### Problem to work on
In the reply, include exactly the lines of the entries below from the first to the line with "export SYNTH_ARGS = -nofsm -noshare", that line included.
Dataset entries section start
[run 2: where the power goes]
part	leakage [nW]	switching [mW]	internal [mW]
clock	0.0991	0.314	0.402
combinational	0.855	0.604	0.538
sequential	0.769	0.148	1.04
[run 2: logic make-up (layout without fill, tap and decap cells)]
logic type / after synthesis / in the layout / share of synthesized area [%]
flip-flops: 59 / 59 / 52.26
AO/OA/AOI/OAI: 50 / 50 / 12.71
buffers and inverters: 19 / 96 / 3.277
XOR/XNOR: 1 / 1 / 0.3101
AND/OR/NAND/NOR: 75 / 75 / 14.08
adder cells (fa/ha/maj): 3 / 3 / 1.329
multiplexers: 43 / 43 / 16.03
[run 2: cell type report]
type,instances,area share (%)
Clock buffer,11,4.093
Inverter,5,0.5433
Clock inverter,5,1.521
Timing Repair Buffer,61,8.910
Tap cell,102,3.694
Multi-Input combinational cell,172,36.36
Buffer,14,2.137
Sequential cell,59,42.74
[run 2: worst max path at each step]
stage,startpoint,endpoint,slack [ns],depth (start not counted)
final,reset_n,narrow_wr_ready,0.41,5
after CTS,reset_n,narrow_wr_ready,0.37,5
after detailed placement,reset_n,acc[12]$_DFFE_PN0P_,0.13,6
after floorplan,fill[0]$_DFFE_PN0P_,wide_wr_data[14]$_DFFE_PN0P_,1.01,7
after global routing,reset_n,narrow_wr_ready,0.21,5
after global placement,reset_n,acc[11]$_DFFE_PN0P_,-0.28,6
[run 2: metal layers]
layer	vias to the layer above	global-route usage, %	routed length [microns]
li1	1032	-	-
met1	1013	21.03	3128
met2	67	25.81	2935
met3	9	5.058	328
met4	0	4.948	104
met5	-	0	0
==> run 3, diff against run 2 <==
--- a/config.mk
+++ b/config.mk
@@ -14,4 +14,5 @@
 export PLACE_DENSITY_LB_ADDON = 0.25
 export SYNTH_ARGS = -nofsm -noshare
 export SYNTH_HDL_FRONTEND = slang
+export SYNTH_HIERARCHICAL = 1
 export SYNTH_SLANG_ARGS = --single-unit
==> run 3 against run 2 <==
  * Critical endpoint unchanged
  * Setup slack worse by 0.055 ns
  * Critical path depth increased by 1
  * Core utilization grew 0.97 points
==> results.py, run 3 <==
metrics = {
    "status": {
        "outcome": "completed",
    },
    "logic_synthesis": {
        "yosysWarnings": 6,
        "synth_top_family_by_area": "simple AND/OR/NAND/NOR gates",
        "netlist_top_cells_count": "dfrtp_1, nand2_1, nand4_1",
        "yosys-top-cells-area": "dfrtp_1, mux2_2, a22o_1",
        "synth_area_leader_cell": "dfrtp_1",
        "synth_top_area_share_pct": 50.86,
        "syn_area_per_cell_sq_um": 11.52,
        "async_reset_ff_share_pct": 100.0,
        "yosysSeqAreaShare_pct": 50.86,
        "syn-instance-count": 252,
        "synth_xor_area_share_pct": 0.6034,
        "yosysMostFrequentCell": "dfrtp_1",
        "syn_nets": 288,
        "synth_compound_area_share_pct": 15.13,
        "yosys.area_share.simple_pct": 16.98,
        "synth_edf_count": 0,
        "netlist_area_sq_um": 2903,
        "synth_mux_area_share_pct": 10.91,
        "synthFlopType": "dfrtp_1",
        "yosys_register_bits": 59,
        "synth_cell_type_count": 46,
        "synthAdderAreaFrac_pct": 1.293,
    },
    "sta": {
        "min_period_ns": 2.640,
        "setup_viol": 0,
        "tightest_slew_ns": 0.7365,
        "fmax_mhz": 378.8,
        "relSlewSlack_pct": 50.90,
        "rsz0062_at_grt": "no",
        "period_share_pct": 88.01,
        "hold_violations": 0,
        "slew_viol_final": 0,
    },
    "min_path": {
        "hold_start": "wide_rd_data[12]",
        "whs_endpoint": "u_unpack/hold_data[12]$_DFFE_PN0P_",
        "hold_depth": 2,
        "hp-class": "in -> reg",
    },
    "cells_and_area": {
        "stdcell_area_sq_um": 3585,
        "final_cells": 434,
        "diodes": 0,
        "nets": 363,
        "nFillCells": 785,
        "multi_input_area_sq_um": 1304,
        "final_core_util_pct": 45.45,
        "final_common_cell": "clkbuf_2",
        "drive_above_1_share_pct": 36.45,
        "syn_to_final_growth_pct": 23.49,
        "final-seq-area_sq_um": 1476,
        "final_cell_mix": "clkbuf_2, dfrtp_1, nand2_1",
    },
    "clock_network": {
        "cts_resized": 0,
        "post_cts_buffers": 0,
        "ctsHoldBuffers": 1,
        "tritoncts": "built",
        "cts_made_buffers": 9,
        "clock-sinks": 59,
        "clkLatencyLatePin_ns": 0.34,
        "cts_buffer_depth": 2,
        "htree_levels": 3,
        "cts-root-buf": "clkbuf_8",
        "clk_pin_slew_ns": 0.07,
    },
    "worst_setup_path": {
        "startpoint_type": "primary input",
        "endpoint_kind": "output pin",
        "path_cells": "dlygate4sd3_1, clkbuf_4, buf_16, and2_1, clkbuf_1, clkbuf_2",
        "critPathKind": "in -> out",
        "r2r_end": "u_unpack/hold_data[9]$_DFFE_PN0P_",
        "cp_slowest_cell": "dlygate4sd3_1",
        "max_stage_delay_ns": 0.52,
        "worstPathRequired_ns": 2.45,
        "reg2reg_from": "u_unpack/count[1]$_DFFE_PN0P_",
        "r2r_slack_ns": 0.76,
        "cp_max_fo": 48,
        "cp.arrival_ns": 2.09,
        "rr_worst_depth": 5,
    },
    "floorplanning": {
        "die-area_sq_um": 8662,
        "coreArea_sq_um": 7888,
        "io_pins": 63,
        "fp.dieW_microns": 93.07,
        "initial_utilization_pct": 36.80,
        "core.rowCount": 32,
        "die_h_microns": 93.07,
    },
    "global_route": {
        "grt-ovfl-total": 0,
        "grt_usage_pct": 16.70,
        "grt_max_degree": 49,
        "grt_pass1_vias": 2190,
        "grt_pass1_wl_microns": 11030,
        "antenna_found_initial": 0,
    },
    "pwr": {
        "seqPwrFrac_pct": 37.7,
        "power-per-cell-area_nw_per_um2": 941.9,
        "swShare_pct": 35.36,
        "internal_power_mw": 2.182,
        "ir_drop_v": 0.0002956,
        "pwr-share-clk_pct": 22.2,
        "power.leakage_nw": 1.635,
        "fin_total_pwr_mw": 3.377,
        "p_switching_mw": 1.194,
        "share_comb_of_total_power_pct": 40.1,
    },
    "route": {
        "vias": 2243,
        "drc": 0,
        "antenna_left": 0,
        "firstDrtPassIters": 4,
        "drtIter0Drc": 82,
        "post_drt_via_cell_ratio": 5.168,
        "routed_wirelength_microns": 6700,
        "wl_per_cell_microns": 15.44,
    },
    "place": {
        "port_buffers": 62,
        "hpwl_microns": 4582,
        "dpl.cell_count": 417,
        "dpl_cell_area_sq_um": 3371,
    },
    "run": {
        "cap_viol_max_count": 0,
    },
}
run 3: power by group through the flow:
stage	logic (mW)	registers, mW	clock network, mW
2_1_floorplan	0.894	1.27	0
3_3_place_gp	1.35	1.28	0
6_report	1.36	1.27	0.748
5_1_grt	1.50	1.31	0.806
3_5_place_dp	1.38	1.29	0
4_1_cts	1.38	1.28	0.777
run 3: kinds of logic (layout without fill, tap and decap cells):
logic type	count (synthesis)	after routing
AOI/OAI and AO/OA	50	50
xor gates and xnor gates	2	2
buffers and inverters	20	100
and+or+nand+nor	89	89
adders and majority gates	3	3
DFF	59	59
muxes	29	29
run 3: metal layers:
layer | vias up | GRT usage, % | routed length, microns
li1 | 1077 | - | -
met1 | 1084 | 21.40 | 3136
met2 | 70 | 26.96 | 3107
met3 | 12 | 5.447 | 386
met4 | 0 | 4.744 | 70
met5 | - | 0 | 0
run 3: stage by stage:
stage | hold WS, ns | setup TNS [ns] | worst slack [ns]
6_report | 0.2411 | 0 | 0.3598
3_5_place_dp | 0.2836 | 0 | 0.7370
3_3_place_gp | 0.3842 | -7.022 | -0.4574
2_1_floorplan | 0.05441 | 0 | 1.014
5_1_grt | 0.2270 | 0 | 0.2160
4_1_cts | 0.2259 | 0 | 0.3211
Dataset entries section end
### Answer below
[run 2: where the power goes]
part	leakage [nW]	switching [mW]	internal [mW]
clock	0.0991	0.314	0.402
combinational	0.855	0.604	0.538
sequential	0.769	0.148	1.04
[run 2: logic make-up (layout without fill, tap and decap cells)]
logic type / after synthesis / in the layout / share of synthesized area [%]
flip-flops: 59 / 59 / 52.26
AO/OA/AOI/OAI: 50 / 50 / 12.71
buffers and inverters: 19 / 96 / 3.277
XOR/XNOR: 1 / 1 / 0.3101
AND/OR/NAND/NOR: 75 / 75 / 14.08
adder cells (fa/ha/maj): 3 / 3 / 1.329
multiplexers: 43 / 43 / 16.03
[run 2: cell type report]
type,instances,area share (%)
Clock buffer,11,4.093
Inverter,5,0.5433
Clock inverter,5,1.521
Timing Repair Buffer,61,8.910
Tap cell,102,3.694
Multi-Input combinational cell,172,36.36
Buffer,14,2.137
Sequential cell,59,42.74
[run 2: worst max path at each step]
stage,startpoint,endpoint,slack [ns],depth (start not counted)
final,reset_n,narrow_wr_ready,0.41,5
after CTS,reset_n,narrow_wr_ready,0.37,5
after detailed placement,reset_n,acc[12]$_DFFE_PN0P_,0.13,6
after floorplan,fill[0]$_DFFE_PN0P_,wide_wr_data[14]$_DFFE_PN0P_,1.01,7
after global routing,reset_n,narrow_wr_ready,0.21,5
after global placement,reset_n,acc[11]$_DFFE_PN0P_,-0.28,6
[run 2: metal layers]
layer	vias to the layer above	global-route usage, %	routed length [microns]
li1	1032	-	-
met1	1013	21.03	3128
met2	67	25.81	2935
met3	9	5.058	328
met4	0	4.948	104
met5	-	0	0
==> run 3, diff against run 2 <==
--- a/config.mk
+++ b/config.mk
@@ -14,4 +14,5 @@
 export PLACE_DENSITY_LB_ADDON = 0.25
 export SYNTH_ARGS = -nofsm -noshare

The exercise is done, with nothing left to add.